Siempre me asombra cómo la paz —esa paz poderosa e inexplicable (Filipenses 4:7)— puede llenar nuestro corazón aun en el dolor más profundo. Hace poco, lo experimenté en el funeral de mi padre. Mientras muchos conocidos pasaban a dar su pésame, me ayudó ver a una buena amiga de la escuela secundaria. Sin decir nada, me abrazó fuerte. Su empatía silenciosa me inundó con el primer sentimiento de paz aquel día triste y difícil, y me recordó que no estaba sola.


Como lo describe David en el Salmo 16, la clase de paz y gozo que Dios nos da no procede de decidir afrontar estoicamente el dolor, sino que es un regalo que experimentamos de manera inevitable al refugiarnos en nuestro buen Dios (vv. 1-2).


Tal vez pensemos que acudir a otro «dios» nos librará del dolor, pero tarde o temprano, esos esfuerzos simplemente profundizarán nuestro dolor (v. 4).

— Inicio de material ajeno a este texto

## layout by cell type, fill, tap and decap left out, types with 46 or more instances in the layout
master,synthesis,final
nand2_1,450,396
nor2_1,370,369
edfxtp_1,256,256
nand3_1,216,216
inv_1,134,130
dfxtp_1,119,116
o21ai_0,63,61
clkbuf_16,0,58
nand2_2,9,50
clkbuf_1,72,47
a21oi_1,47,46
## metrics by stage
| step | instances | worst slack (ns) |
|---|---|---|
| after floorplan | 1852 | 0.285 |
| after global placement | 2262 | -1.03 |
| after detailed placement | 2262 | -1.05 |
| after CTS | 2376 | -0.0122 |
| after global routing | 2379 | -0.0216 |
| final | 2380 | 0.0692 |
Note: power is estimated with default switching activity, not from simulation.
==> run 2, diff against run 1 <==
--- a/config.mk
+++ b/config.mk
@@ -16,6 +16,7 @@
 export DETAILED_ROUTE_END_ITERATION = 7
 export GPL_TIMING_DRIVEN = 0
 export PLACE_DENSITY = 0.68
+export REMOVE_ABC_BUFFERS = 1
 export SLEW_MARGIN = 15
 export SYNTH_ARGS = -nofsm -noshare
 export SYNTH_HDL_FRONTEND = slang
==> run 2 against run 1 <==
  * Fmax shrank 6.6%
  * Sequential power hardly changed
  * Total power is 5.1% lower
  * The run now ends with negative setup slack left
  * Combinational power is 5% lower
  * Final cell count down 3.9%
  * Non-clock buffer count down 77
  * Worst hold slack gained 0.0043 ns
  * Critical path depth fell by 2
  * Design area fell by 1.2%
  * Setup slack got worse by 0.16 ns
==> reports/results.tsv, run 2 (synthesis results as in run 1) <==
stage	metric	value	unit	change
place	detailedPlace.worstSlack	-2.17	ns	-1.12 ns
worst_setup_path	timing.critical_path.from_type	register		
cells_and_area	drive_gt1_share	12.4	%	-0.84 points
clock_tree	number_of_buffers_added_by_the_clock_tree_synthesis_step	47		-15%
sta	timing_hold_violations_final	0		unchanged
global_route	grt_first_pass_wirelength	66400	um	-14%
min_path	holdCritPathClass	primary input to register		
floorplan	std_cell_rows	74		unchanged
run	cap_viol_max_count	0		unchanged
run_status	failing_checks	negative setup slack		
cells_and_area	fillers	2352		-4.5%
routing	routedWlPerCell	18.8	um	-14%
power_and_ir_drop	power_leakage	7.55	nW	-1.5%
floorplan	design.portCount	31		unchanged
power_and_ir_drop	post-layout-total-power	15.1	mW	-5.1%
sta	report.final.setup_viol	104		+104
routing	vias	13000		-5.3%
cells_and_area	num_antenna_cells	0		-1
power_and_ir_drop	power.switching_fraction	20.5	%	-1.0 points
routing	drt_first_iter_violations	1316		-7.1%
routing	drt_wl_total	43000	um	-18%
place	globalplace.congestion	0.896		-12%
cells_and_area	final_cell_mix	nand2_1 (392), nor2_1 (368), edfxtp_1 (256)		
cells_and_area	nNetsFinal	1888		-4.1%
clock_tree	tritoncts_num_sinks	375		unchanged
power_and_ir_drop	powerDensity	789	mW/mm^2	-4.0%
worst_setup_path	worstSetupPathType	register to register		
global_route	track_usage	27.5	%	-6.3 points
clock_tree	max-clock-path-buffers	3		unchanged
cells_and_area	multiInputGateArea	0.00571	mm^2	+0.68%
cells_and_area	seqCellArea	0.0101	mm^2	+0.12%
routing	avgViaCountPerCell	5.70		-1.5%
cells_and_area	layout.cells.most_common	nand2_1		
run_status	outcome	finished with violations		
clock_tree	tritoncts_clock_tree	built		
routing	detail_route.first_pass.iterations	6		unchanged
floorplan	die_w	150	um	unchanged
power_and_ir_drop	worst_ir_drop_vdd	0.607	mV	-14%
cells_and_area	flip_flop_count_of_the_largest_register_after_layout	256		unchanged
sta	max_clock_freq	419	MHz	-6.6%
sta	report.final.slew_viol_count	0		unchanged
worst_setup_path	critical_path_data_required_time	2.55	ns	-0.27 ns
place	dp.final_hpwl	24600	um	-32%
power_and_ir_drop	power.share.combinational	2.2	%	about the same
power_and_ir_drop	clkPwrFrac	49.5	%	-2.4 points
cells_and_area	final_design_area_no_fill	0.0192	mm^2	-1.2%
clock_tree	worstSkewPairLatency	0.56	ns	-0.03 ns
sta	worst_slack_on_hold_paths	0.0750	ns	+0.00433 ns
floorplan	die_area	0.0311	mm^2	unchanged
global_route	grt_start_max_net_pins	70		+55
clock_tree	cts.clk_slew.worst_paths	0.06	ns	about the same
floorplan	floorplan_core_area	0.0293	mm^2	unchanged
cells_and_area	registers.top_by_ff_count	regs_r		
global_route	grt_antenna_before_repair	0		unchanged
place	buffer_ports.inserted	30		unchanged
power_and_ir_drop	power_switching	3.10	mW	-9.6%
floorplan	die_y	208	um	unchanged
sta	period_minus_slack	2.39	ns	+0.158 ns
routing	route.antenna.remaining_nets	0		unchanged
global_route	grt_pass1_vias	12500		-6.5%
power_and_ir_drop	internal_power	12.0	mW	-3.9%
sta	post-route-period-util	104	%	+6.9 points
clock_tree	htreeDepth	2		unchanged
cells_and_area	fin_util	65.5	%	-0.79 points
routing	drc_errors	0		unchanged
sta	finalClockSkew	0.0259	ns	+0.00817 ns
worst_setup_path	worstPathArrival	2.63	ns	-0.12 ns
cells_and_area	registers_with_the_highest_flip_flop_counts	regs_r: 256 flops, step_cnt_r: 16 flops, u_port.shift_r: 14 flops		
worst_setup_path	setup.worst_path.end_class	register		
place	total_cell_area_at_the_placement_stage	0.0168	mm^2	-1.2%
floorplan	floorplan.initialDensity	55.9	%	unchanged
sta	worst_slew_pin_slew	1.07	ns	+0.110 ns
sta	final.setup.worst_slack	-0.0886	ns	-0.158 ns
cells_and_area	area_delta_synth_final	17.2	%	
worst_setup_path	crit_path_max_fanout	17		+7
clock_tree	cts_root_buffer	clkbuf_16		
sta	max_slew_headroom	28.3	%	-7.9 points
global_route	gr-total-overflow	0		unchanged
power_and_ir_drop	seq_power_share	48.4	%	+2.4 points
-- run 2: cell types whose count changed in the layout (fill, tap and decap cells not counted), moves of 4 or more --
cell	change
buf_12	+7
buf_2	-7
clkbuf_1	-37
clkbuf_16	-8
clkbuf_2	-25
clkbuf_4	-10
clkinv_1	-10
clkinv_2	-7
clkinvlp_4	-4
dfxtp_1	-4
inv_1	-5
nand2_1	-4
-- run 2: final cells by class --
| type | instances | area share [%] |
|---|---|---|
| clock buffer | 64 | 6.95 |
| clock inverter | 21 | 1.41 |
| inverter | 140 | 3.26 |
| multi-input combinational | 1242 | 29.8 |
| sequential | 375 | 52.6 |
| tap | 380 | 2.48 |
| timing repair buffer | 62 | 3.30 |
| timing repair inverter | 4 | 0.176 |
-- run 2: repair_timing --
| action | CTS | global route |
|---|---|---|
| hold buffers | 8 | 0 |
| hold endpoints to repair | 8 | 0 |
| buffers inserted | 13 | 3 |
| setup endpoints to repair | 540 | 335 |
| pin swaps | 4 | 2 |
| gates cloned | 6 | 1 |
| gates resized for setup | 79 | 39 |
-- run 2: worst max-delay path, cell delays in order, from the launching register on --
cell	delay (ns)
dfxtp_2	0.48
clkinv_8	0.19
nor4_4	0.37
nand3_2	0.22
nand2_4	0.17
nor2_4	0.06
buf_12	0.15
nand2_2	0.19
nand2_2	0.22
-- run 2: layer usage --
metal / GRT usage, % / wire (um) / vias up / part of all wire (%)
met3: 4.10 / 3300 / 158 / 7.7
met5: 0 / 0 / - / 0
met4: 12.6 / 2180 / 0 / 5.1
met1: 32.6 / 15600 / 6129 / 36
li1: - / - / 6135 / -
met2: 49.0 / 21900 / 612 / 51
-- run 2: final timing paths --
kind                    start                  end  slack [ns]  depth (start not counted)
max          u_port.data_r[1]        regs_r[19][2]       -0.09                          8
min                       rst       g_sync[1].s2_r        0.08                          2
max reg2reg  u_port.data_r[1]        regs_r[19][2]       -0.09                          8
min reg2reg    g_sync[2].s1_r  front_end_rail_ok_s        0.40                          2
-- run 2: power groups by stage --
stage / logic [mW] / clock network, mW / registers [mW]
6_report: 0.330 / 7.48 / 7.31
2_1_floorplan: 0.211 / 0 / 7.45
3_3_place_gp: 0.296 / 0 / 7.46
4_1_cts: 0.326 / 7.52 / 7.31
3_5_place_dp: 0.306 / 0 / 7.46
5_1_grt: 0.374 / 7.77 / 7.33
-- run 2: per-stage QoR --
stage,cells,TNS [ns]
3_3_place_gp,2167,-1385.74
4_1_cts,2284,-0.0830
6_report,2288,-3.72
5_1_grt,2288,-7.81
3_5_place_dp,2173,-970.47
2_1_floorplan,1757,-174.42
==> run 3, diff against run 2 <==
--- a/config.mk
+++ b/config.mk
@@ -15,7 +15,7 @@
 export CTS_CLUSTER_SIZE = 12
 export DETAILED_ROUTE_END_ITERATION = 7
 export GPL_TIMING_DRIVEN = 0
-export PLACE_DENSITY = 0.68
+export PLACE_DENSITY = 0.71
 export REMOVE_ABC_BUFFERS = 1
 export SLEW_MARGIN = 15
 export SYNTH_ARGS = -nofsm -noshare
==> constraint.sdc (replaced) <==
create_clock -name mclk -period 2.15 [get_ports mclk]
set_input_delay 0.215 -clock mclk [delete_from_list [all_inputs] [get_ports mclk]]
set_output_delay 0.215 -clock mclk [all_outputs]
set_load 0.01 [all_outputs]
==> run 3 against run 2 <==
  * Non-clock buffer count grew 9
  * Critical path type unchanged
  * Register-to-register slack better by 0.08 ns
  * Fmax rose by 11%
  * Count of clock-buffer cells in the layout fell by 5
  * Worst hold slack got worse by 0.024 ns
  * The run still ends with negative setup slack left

En cambio, podemos acudir al Señor, confiando en que —aunque no entendamos por qué sufrimos— la vida que nos ha dado es hermosa y buena (vv. 6-8). Además, podemos entregarnos en sus brazos de amor que, con ternura, nos sostienen para atravesar el dolor y nos dan una paz y un gozo que ni aun la muerte puede apagar (v. 11).